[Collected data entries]
BEGIN

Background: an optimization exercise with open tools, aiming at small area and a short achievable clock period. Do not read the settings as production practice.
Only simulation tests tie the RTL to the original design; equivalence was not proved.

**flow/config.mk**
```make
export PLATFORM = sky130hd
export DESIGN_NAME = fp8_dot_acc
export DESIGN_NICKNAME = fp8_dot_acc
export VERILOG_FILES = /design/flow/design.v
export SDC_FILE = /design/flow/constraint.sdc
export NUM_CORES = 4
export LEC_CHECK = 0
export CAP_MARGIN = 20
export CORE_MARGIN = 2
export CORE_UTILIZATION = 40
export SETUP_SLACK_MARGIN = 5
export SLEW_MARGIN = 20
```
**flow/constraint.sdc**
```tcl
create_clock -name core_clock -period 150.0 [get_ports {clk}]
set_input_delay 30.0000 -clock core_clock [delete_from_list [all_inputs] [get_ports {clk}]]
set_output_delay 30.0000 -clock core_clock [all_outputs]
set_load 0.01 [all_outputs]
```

END
BEGIN

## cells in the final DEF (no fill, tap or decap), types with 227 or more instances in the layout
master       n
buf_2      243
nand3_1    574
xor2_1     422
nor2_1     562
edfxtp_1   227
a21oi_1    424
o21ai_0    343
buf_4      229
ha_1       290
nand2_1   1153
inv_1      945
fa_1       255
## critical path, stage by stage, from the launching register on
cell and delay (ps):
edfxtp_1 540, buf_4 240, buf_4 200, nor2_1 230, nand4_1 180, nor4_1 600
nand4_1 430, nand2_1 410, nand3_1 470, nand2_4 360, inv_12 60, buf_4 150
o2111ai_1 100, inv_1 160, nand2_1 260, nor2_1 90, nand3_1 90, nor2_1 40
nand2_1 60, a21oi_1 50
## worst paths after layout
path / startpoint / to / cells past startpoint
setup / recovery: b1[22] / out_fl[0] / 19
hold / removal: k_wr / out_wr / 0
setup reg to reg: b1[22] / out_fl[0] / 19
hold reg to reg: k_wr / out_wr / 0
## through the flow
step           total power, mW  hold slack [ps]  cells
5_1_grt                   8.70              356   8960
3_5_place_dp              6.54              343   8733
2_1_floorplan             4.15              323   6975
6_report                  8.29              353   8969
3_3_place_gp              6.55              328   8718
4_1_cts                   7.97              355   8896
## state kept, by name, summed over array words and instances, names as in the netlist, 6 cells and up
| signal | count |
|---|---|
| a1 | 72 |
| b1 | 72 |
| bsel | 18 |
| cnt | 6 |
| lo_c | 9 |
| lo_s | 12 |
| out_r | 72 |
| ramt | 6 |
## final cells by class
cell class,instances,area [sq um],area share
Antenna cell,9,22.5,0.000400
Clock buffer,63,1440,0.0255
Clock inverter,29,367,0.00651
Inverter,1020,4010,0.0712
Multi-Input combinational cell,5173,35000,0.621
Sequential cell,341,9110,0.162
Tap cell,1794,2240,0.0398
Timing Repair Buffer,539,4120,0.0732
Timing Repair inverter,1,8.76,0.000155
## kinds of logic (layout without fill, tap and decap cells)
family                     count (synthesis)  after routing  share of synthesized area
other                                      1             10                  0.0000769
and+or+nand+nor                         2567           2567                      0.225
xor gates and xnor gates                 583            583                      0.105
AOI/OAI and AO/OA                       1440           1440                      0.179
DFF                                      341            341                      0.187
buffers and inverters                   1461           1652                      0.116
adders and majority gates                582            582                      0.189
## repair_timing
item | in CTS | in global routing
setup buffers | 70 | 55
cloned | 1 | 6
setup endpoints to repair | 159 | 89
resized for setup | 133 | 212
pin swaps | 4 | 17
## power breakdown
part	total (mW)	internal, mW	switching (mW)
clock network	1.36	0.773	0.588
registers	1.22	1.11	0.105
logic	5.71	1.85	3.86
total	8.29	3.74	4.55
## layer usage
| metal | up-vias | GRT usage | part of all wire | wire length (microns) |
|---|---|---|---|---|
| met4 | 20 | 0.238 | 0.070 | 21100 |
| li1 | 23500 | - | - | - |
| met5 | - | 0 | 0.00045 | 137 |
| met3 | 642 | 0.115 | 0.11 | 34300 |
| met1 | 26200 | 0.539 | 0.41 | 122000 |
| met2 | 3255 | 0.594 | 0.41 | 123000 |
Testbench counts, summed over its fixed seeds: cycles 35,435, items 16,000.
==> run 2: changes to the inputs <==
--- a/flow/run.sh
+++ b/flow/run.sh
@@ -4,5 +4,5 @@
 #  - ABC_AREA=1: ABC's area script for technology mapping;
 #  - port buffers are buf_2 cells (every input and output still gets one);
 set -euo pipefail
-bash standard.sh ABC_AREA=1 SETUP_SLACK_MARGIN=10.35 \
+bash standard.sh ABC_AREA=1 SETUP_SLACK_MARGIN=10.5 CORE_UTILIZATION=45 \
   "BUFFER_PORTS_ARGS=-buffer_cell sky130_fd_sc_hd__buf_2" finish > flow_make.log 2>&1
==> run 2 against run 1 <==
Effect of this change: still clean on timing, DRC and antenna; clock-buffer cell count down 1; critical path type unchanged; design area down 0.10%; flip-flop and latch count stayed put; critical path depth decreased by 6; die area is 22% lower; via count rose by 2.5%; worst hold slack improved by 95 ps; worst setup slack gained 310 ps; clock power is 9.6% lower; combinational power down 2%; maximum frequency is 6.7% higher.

END

→ Directions for this task
Search the entries for the word "buffers" and pick out every line that holds it.

→ Task result
buffers and inverters                   1461           1652                      0.116
setup buffers | 70 | 55
 #  - port buffers are buf_2 cells (every input and output still gets one);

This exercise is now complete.